▶ **Task instructions**
Every line from the one containing "- Job 3865 got" to the one containing "## What came out" in the records below, both included, must be set down exactly, and no other line.

Saved entries
□ □ □ □
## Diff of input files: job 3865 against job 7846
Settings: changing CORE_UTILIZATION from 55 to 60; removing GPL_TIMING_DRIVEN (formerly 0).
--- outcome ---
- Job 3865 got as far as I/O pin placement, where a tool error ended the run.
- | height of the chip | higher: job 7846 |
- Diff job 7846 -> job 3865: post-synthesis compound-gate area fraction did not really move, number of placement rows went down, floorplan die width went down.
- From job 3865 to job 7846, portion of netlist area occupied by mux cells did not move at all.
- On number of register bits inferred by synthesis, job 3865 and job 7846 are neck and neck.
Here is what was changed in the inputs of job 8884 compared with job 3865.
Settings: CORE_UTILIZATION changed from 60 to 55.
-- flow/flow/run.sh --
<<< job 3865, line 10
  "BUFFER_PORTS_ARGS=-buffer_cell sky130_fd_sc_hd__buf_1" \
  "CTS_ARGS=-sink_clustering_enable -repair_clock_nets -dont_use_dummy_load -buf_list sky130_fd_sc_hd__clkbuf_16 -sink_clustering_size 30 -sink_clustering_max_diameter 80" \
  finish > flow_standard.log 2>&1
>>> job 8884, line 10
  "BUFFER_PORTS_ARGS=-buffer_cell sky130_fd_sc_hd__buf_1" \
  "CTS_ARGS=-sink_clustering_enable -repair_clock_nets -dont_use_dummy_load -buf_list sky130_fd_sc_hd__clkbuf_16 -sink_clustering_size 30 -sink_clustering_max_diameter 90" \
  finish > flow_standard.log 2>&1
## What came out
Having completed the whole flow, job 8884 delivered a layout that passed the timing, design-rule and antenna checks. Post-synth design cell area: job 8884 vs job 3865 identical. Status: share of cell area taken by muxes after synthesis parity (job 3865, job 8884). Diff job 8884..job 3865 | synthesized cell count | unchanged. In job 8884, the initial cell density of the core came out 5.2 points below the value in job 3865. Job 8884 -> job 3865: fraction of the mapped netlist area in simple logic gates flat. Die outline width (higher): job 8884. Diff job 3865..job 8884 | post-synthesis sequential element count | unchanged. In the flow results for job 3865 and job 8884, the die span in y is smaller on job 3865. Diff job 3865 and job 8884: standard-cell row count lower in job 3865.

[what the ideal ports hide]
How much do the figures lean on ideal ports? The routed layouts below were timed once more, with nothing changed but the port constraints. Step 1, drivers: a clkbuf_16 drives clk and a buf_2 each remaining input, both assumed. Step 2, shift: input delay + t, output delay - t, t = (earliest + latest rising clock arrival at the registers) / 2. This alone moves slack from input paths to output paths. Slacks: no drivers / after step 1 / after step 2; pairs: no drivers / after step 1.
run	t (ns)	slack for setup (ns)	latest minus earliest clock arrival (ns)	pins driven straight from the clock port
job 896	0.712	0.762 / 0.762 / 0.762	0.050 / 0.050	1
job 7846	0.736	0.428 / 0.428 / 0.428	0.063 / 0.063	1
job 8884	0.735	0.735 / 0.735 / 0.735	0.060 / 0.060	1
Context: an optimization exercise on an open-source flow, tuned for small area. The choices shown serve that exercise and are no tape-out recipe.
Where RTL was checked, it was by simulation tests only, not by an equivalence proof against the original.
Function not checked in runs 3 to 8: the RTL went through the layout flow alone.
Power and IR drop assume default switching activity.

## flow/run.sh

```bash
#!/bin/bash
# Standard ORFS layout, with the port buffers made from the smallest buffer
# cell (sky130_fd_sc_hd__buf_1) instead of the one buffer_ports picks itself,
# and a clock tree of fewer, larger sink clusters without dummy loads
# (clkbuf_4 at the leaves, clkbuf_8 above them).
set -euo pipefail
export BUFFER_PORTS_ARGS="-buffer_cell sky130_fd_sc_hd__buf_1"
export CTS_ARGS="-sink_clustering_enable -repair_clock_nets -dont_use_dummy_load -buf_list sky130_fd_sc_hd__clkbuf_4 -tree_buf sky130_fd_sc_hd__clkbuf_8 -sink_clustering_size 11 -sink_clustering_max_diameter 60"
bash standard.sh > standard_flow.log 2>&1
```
□ □ □ □
▶ **Problem solution**
- Job 3865 got as far as I/O pin placement, where a tool error ended the run.
- | height of the chip | higher: job 7846 |
- Diff job 7846 -> job 3865: post-synthesis compound-gate area fraction did not really move, number of placement rows went down, floorplan die width went down.
- From job 3865 to job 7846, portion of netlist area occupied by mux cells did not move at all.
- On number of register bits inferred by synthesis, job 3865 and job 7846 are neck and neck.
Here is what was changed in the inputs of job 8884 compared with job 3865.
Settings: CORE_UTILIZATION changed from 60 to 55.
-- flow/flow/run.sh --
<<< job 3865, line 10
  "BUFFER_PORTS_ARGS=-buffer_cell sky130_fd_sc_hd__buf_1" \
  "CTS_ARGS=-sink_clustering_enable -repair_clock_nets -dont_use_dummy_load -buf_list sky130_fd_sc_hd__clkbuf_16 -sink_clustering_size 30 -sink_clustering_max_diameter 80" \
  finish > flow_standard.log 2>&1
>>> job 8884, line 10
  "BUFFER_PORTS_ARGS=-buffer_cell sky130_fd_sc_hd__buf_1" \
  "CTS_ARGS=-sink_clustering_enable -repair_clock_nets -dont_use_dummy_load -buf_list sky130_fd_sc_hd__clkbuf_16 -sink_clustering_size 30 -sink_clustering_max_diameter 90" \
  finish > flow_standard.log 2>&1
## What came out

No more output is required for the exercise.